De seguro, muchas personas no saben que era La Casa Larga ni el rol que cumplió en la supuesta rearticulación de un frente cultural de oposición. Digo “supuesta”, porque este ya existía. Solo que parecía estar dominado por “conceptuales”. Entonces, había que contrarrestarlos y poner a distancia a los comunistas. Por eso, era importante La Casa Larga,  pensada objetivamente como una operación anti-balmesiana. Por eso Balmes se refugió en la APECH. (Risas). Aunque lo más risible es que El Mercurio se las cobra simbólicamente en 1990 y hace caer a Carmen Waugh por su foto con Ortega, el sandinista, bajo la descalificación implícita de “comunista”. Nadie sabe para quien trabaja.

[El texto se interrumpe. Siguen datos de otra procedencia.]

--- src/rtl/mode_sequencer_press_classifier.sv ---
// Classifies the set button into short-press and long-press strobes while enabled.
module mode_sequencer_press_classifier
    import mode_sequencer_pkg::*;
#(
    parameter int unsigned HOLD_CYCLES = HOLD_CYCLES_DEF
) (
    input  logic clk,
    input  logic rst_n,
    input  logic btn,
    input  logic enable,
    output logic short_press,
    output logic long_press
);

    localparam int unsigned CW = (HOLD_CYCLES > 1) ? $clog2(HOLD_CYCLES) : 1;
    localparam logic [CW-1:0] HOLD_MAX = CW'(HOLD_CYCLES - 1);

    logic          btn_q;
    logic          consumed;
    logic [CW-1:0] hold_cnt;
    logic          fall;

    assign fall        = ~btn & btn_q;
    assign long_press  = enable & btn & (hold_cnt == HOLD_MAX) & ~consumed;
    assign short_press = enable & fall & ~consumed;

    // A press seen while disabled is marked consumed so it acts only after release.
    always_ff @(posedge clk) begin
        if (!rst_n) begin
            btn_q    <= 1'b0;
            consumed <= 1'b0;
            hold_cnt <= '0;
        end else begin
            btn_q <= btn;
            if (fall) begin
                hold_cnt <= '0;
                consumed <= 1'b0;
            end else if (btn) begin
                if (!enable) begin
                    hold_cnt <= '0;
                    consumed <= 1'b1;
                end else begin
                    if (hold_cnt != HOLD_MAX) begin
                        hold_cnt <= hold_cnt + CW'(1);
                    end
                    if (long_press) begin
                        consumed <= 1'b1;
                    end
                end
            end
        end
    end

endmodule

--- src/rtl/mode_sequencer.sv ---
// Turns mode/set buttons into mode selects and sequences counter hold/clear/limit load.
module mode_sequencer
    import mode_sequencer_pkg::*;
#(
    parameter int unsigned DIGITS        = 6,
    parameter int unsigned HOLD_CYCLES   = HOLD_CYCLES_DEF,
    parameter int unsigned SETTLE_CYCLES = SETTLE_CYCLES_DEF
) (
    input  logic                  clk,
    input  logic                  rst_n,
    input  logic                  mode_btn,
    input  logic                  set_btn,
    input  logic [4*DIGITS-1:0]   cnt_in,
    output logic                  carry_set,
    output logic                  max_set,
    output logic                  refresh_limits,
    output logic                  cnt_clear,
    output logic                  cnt_hold,
    output logic                  limit_valid,
    output logic [1:0]            mode
);

    localparam int unsigned SW = (SETTLE_CYCLES > 1) ? $clog2(SETTLE_CYCLES) : 1;
    localparam logic [SW-1:0] SETTLE_INIT = SW'(SETTLE_CYCLES - 1);

    fsm_e          fsm, fsm_nxt;
    mode_e         mode_q, mode_nxt;
    logic          lv_nxt;
    logic [SW-1:0] settle_cnt, settle_nxt;
    logic          mode_btn_q;
    logic          mode_rise;
    logic          short_press, long_press;
    logic          short_clr;

    assign mode_rise = mode_btn & ~mode_btn_q;
    assign mode      = mode_q;

    mode_sequencer_press_classifier #(
        .HOLD_CYCLES(HOLD_CYCLES)
    ) u_press_classifier (
        .clk        (clk),
        .rst_n      (rst_n),
        .btn        (set_btn),
        .enable     (fsm == RUN),
        .short_press(short_press),
        .long_press (long_press)
    );

    // State and registered outputs; outputs reflect the state being entered.
    always_ff @(posedge clk) begin
        if (!rst_n) begin
            fsm            <= RUN;
            mode_q         <= MODE_SINGLE;
            limit_valid    <= 1'b0;
            settle_cnt     <= '0;
            mode_btn_q     <= 1'b0;
            carry_set      <= 1'b0;
            max_set        <= 1'b0;
            refresh_limits <= 1'b0;
            cnt_clear      <= 1'b0;
            cnt_hold       <= 1'b0;
        end else begin
            fsm            <= fsm_nxt;
            mode_q         <= mode_nxt;
            limit_valid    <= lv_nxt;
            settle_cnt     <= settle_nxt;
            mode_btn_q     <= mode_btn;
            carry_set      <= (mode_nxt == MODE_CARRY);
            max_set        <= (mode_nxt == MODE_MAX);
            refresh_limits <= (fsm_nxt == CAP_LOAD);
            cnt_clear      <= short_clr | (fsm_nxt == CAP_CLEAR);
            cnt_hold       <= (fsm_nxt != RUN);
        end
    end

    // Next-state logic; a long press outranks a same-cycle mode edge, which is dropped.
    always_comb begin
        fsm_nxt    = fsm;
        mode_nxt   = mode_q;
        lv_nxt     = limit_valid;
        settle_nxt = settle_cnt;
        short_clr  = 1'b0;
        case (fsm)
            RUN: begin
                short_clr = short_press;
                if (long_press) begin
                    fsm_nxt = CAP_FREEZE;
                end else if (mode_rise) begin
                    mode_nxt   = next_mode(mode_q, limit_valid);
                    fsm_nxt    = SETTLE;
                    settle_nxt = SETTLE_INIT;
                end
            end
            SETTLE: begin
                if (settle_cnt == '0) begin
                    fsm_nxt = RUN;
                end else begin
                    settle_nxt = settle_cnt - SW'(1);
                end
            end
            CAP_FREEZE: begin
                fsm_nxt = CAP_LOAD;
            end
            CAP_LOAD: begin
                lv_nxt  = (cnt_in != '0);
                fsm_nxt = CAP_CLEAR;
            end
            CAP_CLEAR: begin
                if (!limit_valid && (mode_q != MODE_SINGLE)) begin
                    mode_nxt = MODE_SINGLE;
                end
                fsm_nxt    = SETTLE;
                settle_nxt = SETTLE_INIT;
            end
            default: begin
                fsm_nxt = RUN;
            end
        endcase
    end

endmodule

Entonces,  regreso a la curadora a visitaba el museo. Las grietas eran visibles en los muros del segundo piso. Se podían apreciar desde el hall. La visión era muy impresionante. Entonces ella me preguntó de quien era esa obra. Pensó que era el trabajo de un artista conceptual que había intervenido el museo. Lo que la curadora puso en evidencia fue la visibilidad de una filiación perturbada por una condición de residencia totalmente fragilizada, más por un discurso que por los efectos de un terremoto.  

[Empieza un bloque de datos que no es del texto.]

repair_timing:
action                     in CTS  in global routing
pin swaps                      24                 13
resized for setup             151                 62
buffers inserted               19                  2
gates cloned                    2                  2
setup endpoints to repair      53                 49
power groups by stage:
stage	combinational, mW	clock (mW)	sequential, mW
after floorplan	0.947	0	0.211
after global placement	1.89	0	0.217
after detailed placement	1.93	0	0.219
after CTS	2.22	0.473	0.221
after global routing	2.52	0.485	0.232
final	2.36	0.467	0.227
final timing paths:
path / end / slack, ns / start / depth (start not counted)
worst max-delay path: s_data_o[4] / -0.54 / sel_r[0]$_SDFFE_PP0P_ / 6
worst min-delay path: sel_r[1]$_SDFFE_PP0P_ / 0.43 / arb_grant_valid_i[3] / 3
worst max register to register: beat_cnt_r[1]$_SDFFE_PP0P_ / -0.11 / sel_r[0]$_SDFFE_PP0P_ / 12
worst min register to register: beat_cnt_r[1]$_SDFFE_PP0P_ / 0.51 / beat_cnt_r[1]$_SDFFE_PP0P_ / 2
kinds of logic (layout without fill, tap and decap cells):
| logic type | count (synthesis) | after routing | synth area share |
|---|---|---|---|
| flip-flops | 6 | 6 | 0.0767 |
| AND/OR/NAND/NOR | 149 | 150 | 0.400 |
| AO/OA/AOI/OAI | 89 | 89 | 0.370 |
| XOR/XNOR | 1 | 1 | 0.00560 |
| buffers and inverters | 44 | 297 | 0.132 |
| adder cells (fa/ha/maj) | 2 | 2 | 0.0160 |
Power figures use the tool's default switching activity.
--- src/rtl/lenet_pkg.sv ---
// lenet_pkg: shared constants and types for the LeNet datapath.
//   DATA_W        sample width of the conv / pool stages
//   CONV_OUT_DIM  side of the feature map produced by conv_2d
//   POOL_OUT_DIM  side of the map produced by maxpool_2x2
//   sample_t      signed sample type
package lenet_pkg;
  localparam int DATA_W       = 16;
  localparam int CONV_OUT_DIM = 24;
  localparam int POOL_OUT_DIM = CONV_OUT_DIM / 2;

  typedef logic signed [DATA_W-1:0] sample_t;
endpackage

--- src/rtl/pool_linebuf.sv ---
// pool_linebuf: one-row buffer of horizontal maxima for the 2x2 max-pool.
// One write port, one combinational read port, no reset (every entry is
// written on an even row before the following odd row reads it).
//   clk    clock, writes on rising edge
//   we     write enable
//   waddr  write address (0..DEPTH-1)
//   wdata  write data
//   raddr  read address (0..DEPTH-1)
//   rdata  read data, combinational
module pool_linebuf #(
  parameter int DEPTH  = 12,
  parameter int DATA_W = 16,
  parameter int AW     = 4
) (
  input  logic              clk,
  input  logic              we,
  input  logic [AW-1:0]     waddr,
  input  logic [DATA_W-1:0] wdata,
  input  logic [AW-1:0]     raddr,
  output logic [DATA_W-1:0] rdata
);

  logic [DATA_W-1:0] mem [DEPTH];

  always_ff @(posedge clk) begin
    if (we) mem[waddr] <= wdata;
  end

  assign rdata = mem[raddr];

endmodule

--- src/rtl/maxpool_2x2.sv ---
// maxpool_2x2: streaming 2x2 max-pool with optional fused ReLU.
// Consumes an IN_DIM x IN_DIM raster-order map of signed samples and emits
// the (IN_DIM/2) x (IN_DIM/2) pooled map in raster order.
//   clk        clock, rising edge
//   rst        synchronous active-high reset
//   in_valid   input beat present
//   in_ready   block can accept an input beat
//   in_data    signed conv result, row-major
//   out_valid  pooled result present
//   out_ready  downstream accepts the pooled result
//   out_data   signed pooled result
//   out_last   marks the final pooled result of a frame
module maxpool_2x2 #(
  parameter int IN_DIM = lenet_pkg::CONV_OUT_DIM,
  parameter int DATA_W = lenet_pkg::DATA_W,
  parameter int RELU   = 1
) (
  input  logic              clk,
  input  logic              rst,
  input  logic              in_valid,
  output logic              in_ready,
  input  logic [DATA_W-1:0] in_data,
  output logic              out_valid,
  input  logic              out_ready,
  output logic [DATA_W-1:0] out_data,
  output logic              out_last
);

  localparam int OUT_DIM = IN_DIM / 2;
  localparam int CW      = $clog2(IN_DIM);
  localparam int AW      = CW - 1;

  function automatic logic signed [DATA_W-1:0] smax(
    input logic signed [DATA_W-1:0] a,
    input logic signed [DATA_W-1:0] b
  );
    return (a > b) ? a : b;
  endfunction

  function automatic logic signed [DATA_W-1:0] relu_clamp(
    input logic signed [DATA_W-1:0] x
  );
    if ((RELU != 0) && (x < 0)) return '0;
    return x;
  endfunction

  logic [CW-1:0]            row_p0;
  logic [CW-1:0]            col_p0;
  logic signed [DATA_W-1:0] hold_p0;
  logic signed [DATA_W-1:0] din;
  logic signed [DATA_W-1:0] hmax;
  logic signed [DATA_W-1:0] pmax;
  logic signed [DATA_W-1:0] pooled;
  logic [DATA_W-1:0]        lb_rd;
  logic [AW-1:0]            lb_addr;
  logic                     accept;
  logic                     row_last;
  logic                     col_last;
  logic                     lb_we;
  logic                     load;

  // Stall on every beat while a result is stuck, not only on producing beats.
  assign in_ready = !out_valid || out_ready;
  assign accept   = in_valid && in_ready;

  assign row_last = (row_p0 == CW'(IN_DIM - 1));
  assign col_last = (col_p0 == CW'(IN_DIM - 1));
  assign lb_addr  = col_p0[CW-1:1];

  assign din    = $signed(in_data);
  assign hmax   = smax(hold_p0, din);
  assign pmax   = smax($signed(lb_rd), hmax);
  assign pooled = relu_clamp(pmax);

  // Even rows park their horizontal max; odd rows combine and emit.
  assign lb_we = accept && col_p0[0] && !row_p0[0];
  assign load  = accept && col_p0[0] && row_p0[0];

  pool_linebuf #(
    .DEPTH  (OUT_DIM),
    .DATA_W (DATA_W),
    .AW     (AW)
  ) u_linebuf (
    .clk   (clk),
    .we    (lb_we),
    .waddr (lb_addr),
    .wdata (hmax),
    .raddr (lb_addr),
    .rdata (lb_rd)
  );

  // Stage p0: position counters and even-column hold register
  always_ff @(posedge clk) begin
    if (rst) begin
      row_p0  <= '0;
      col_p0  <= '0;
      hold_p0 <= '0;
    end else if (accept) begin
      if (col_last) begin
        col_p0 <= '0;
        row_p0 <= row_last ? '0 : row_p0 + 1'b1;
      end else begin
        col_p0 <= col_p0 + 1'b1;
      end
      if (!col_p0[0]) hold_p0 <= din;
    end
  end

  // Output register: a load wins over a simultaneous drain
  always_ff @(posedge clk) begin
    if (rst) begin
      out_valid <= 1'b0;
      out_data  <= '0;
      out_last  <= 1'b0;
    end else if (load) begin
      out_valid <= 1'b1;
      out_data  <= pooled;
      out_last  <= row_last && col_last;
    end else if (out_valid && out_ready) begin
      out_valid <= 1'b0;
    end
  end

endmodule
--- src/rtl/seq_alu.sv ---
// Sequential ALU: single-cycle add/subtract and a shift-add multiplier that
// produces one partial product per clock, with ready/done handshaking.
package Types;
   typedef enum logic [1:0] {
      ADD = 2'd0,
      SUB = 2'd1,
      MUL = 2'd2
   } sel_t;

   typedef logic [1:0] mode_t;
endpackage

module seq_alu
   import Types::*;
#(
   parameter int WIDTH = 8
) (
   input  logic                 Clock,
   input  logic                 Reset_n,
   input  logic                 Start,
   output logic                 Ready,
   input  logic [WIDTH-1:0]     Op1,
   input  logic [WIDTH-1:0]     Op2,
   input  sel_t                 Sel,
   input  logic                 C_In,
   input  mode_t                Mode,
   output logic [2*WIDTH-1:0]   Result,
   output logic                 Equal,
   output logic                 Done
);

   localparam int RW = 2 * WIDTH;
   localparam int CW = $clog2(WIDTH);

   typedef enum logic [1:0] {
      IDLE = 2'd0,
      MULT = 2'd1,
      DONE = 2'd2
   } state_t;

   state_t              state_reg, state_next;
   logic [CW-1:0]       count_reg;
   logic [CW-1:0]       count_next;
   logic [RW-1:0]       acc_reg;
   logic [RW-1:0]       acc_next;
   logic [RW-1:0]       mcand_reg;
   logic [WIDTH-1:0]    mplier_reg;
   logic [RW-1:0]       result_reg;
   logic                equal_reg;
   logic                done_reg;

   logic                accept;
   logic                last_step;
   logic                cin_eff;
   logic [RW-1:0]       op1_ext, op2_ext, cin_ext;
   logic [RW-1:0]       add_val, sub_val;

   assign accept    = Start && Ready;
   assign last_step = (count_reg == CW'(WIDTH - 1));
   assign count_next = count_reg + CW'(1);

   // Carry/borrow-in only participates when Mode is nonzero.
   assign cin_eff = C_In & (|Mode);
   assign op1_ext = {{WIDTH{1'b0}}, Op1};
   assign op2_ext = {{WIDTH{1'b0}}, Op2};
   assign cin_ext = {{(RW-1){1'b0}}, cin_eff};
   assign add_val = op1_ext + op2_ext + cin_ext;
   assign sub_val = op1_ext - op2_ext - cin_ext;

   assign acc_next = acc_reg + (mplier_reg[0] ? mcand_reg : {RW{1'b0}});

   // State register
   always_ff @(posedge Clock or negedge Reset_n) begin
      if (!Reset_n) begin
         state_reg <= IDLE;
      end else begin
         state_reg <= state_next;
      end
   end

   // Next-state logic
   always_comb begin
      state_next = state_reg;
      case (state_reg)
         IDLE, DONE: begin
            if (Start) begin
               state_next = (Sel == MUL) ? MULT : DONE;
            end else if (state_reg == DONE) begin
               state_next = IDLE;
            end
         end
         MULT: begin
            if (last_step) begin
               state_next = DONE;
            end
         end
         default: state_next = IDLE;
      endcase
   end

   // Outputs decoded from state
   always_comb begin
      Ready = 1'b0;
      if (state_reg != MULT) begin
         Ready = 1'b1;
      end
   end

   // Datapath: operands are captured at accept so later input changes are harmless.
   always_ff @(posedge Clock or negedge Reset_n) begin
      if (!Reset_n) begin
         count_reg  <= '0;
         acc_reg    <= '0;
         mcand_reg  <= '0;
         mplier_reg <= '0;
         result_reg <= '0;
         equal_reg  <= 1'b0;
         done_reg   <= 1'b0;
      end else begin
         done_reg <= 1'b0;
         if (accept) begin
            equal_reg  <= (Op1 == Op2);
            mcand_reg  <= op1_ext;
            mplier_reg <= Op2;
            acc_reg    <= '0;
            count_reg  <= '0;
            case (Sel)
               ADD: begin
                  result_reg <= add_val;
                  done_reg   <= 1'b1;
               end
               SUB: begin
                  result_reg <= sub_val;
                  done_reg   <= 1'b1;
               end
               MUL: begin
                  // Result holds its previous value until the product is ready.
               end
               default: begin
                  result_reg <= '0;
                  done_reg   <= 1'b1;
               end
            endcase
         end else if (state_reg == MULT) begin
            acc_reg    <= acc_next;
            mcand_reg  <= mcand_reg << 1;
            mplier_reg <= mplier_reg >> 1;
            count_reg  <= count_next;
            if (last_step) begin
               result_reg <= acc_next;
               done_reg   <= 1'b1;
            end
         end
      end
   end

   assign Result = result_reg;
   assign Equal  = equal_reg;
   assign Done   = done_reg;

endmodule

--- config.mk ---
export PLATFORM = sky130hd
export DESIGN_NAME = seq_alu
export DESIGN_NICKNAME = d
export VERILOG_FILES = /design/src/rtl/seq_alu.sv
export SDC_FILE = /design/constraint.sdc
export NUM_CORES = 1
export LEC_CHECK = 0
export CAP_MARGIN = 20
export CORE_ASPECT_RATIO = 0.8
export CORE_MARGIN = 1
export CORE_UTILIZATION = 29
export DETAILED_ROUTE_END_ITERATION = 7
export DONT_BUFFER_PORTS = 1
export PLACE_DENSITY = 0.49
export SLEW_MARGIN = 20
export SYNTH_ARGS = -nofsm -noshare
export SYNTH_HDL_FRONTEND = slang
export SYNTH_SLANG_ARGS = --single-unit
--- constraint.sdc ---
create_clock -name Clock -period 2.4 [get_ports Clock]
set_input_delay 0.24 -clock Clock [delete_from_list [all_inputs] [get_ports Clock]]
set_output_delay 0.24 -clock Clock [all_outputs]
set_load 0.05 [all_outputs]
# Yosys cells after proc, flatten, opt, wreduce, memory -nomap -nowiden
# Cells that the tools add are included.
[word_totals] output_inout_bits=19 elab_cells=57 reg_bits=63
[op_classes] mux=23 reduce_logical=9 addsub=6 n_eq_ne=10 bitwise=1
[ops] operator="two-way mux 16 bit" count=8
[ops] operator="one-hot mux 16 bit (3 select lines)" count=1
[ops] operator="adder 16 bit" count=1
[ops] operator="two-way mux 8 bit" count=2
[ops] operator="adder 9 x 1 -> 10 bit" count=1
[ops] operator="subtractor 9 x 2 -> 10 bit" count=1
[ops] operator="adder 8 x 8 -> 9 bit" count=1
[ops] operator="subtractor 8 x 8 -> 9 bit" count=1
[ops] operator="equality test 8 bit" count=1
[ops] operator="two-way mux 2 bit" count=4
[ops] operator="two-way mux 3 bit" count=2
[ops] operator="two-way mux 1 bit" count=5
[ops] operator="equality test 2 x 1 -> 1 bit (second input constant)" count=2
[ops] operator="equality test 2 bit (second input constant)" count=2
[ops] operator="zero test 2 bit" count=2
[ops] operator="inequality test 2 bit (second input constant)" count=2
[ops] operator="one-hot mux 2 bit (2 select lines)" count=1
[ops] operator="nonzero test 2 bit" count=2
[ops] operator="OR reduction 2 bit" count=2
[ops] operator="adder 3 x 1 -> 3 bit (second input constant)" count=1
[ops] operator="equality test 3 bit (second input constant)" count=1
[ops] operator="inequality test 3 bit (second input constant)" count=1
[ops] operator="AND reduction 3 bit" count=1
[ops] operator="inequality test 2 x 1 -> 1 bit (second input constant)" count=1
[ops] operator="3 further kinds" count=3

# Depth between registers and ports, before layout
[depth] ltp_word=5 mapped_depth=12

# Worst setup path before layout
# No wires, ideal clock.
[synth_path] kind="register to register" from="register mplier_reg[0]" to="register result_reg[12] (netlist: Result[12])" stages_incl_launch_ff=11 setup_slack_ns=-0.287 t_arrival_ns=2.544 setup_ns=0.143 synth_period_minus_slack_ns=2.687 path_cell_list="dfrtp_1 and2_1 ha_1 fa_1 a21o_1 a21oi_2 o211ai_1 a311o_1 o31ai_1 mux2i_1 a21oi_1"
[synth_between] elab_chain_cells=5
[synth_lines] item="start: declaration" line_no="47" rtl="logic [WIDTH-1:0] mplier_reg;"
[synth_lines] item="start signal: assignment" line_no="124" rtl="mplier_reg <= Op2;"
[synth_lines] item="start signal: assignment" line_no="147" rtl="mplier_reg <= mplier_reg >> 1;"
[synth_lines] item="two-way mux 16 bit" line_no="70" rtl="assign acc_next = acc_reg + (mplier_reg[0] ? mcand_reg : {RW{1'b0}});"
[synth_lines] item="adder 16 bit" line_no="70"
[synth_lines] item="two-way mux 16 bit" line_no="149" rtl="if (last_step) begin"
[synth_lines] item="two-way mux 16 bit" line_no="144" rtl="end else if (state_reg == MULT) begin"
[synth_lines] item="two-way mux 16 bit" line_no="121" rtl="if (accept) begin"
[synth_lines] item="end signal: assignment" line_no="129" rtl="result_reg <= add_val;"
[synth_lines] item="end signal: assignment" line_no="133" rtl="result_reg <= sub_val;"
[synth_lines] item="end signal: assignment" line_no="150" rtl="result_reg <= acc_next;"
[synth_lines] item="end: declaration" line_no="48" rtl="logic [RW-1:0] result_reg;"
# No other way between the ends. The select of a mux whose other input is x is not followed.
# A chain may end at the register's enable or synchronous reset.

# Worst setup path after layout
# Ends and elaborated chain as after synthesis.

Después, en plena Transición, organicé una muestra para Cancillería. La titulé El lugar sin límites. Obvio: era el título de la novela magistral de José Donoso. De paso, les recuerdo que para esa exposición Nury González hizo la mejor pieza de su extensa obra. ¿Habrá sido en 1998? Ya ni recuerdo. Coincidió, una de sus presentaciones, con un viaje del Presidente Lagos al Uruguay, de modo que la exposición fue incorporada al paquete de la visita oficial.



Monté la muestra en el Museo Blanes. Allí fue la famosa escena en la que el Presidente  Lagos me preguntó por la obra de Ximena Zomosa. Pero de inmediato, pasó frente a las pinturas de Voluspa Jarpa. Había una, en que ésta pintó una mediagua sobre un trozo de hielo que se derretía, obviamente, separado del iceberg, en un paisaje de hielos. Es de imaginar esa pintura. Fue cuando le dije al presidente que esa era la imagen misma del arte chileno, que en esa pintura expresaba su “deseo de casa”. No creo que me haya escuchado. La comitiva ya se lo había llevado. No porque no pudiese responder a mi comentario, sino porque éste no tenía la menor importancia. Sin embargo, para mí, esa pintura de Voluspa Jarpa quedó como el emblema del “deseo de casa”, flotando sobre una base precaria.

La cuestión del MNBA requiere, entonces, ser abordada desde una perspectiva simbólica y de una prospectiva orgánica; es decir, desde la filiación y desde las condiciones de residencia. Es la única manera de asumir la discontinua continuidad del paso perturbado de una pre-modernidad escolarizada hacia una contemporaneidad acelerada por la pragmática del signo. Esto impone al MNBA superar las clasificaciones convencionales entre pre-moderno, moderno, contemporáneo de ayer, contemporáneo de hoy, etc. (Risas). Las grietas forman parte de la estructura conceptual del propio museo. La operación de Gonzalo Díaz, cuando recompuso las hileras de alzaprimas en la sala Matta fue apenas una advertencia de que su obra sostenía todo ese acumulado de discontinuidades. Nadie lo quiso leer de este modo. El catálogo de esa muestra tenía como foto de portada Unidos en la gloria y en la muerte de Rebeca Matte.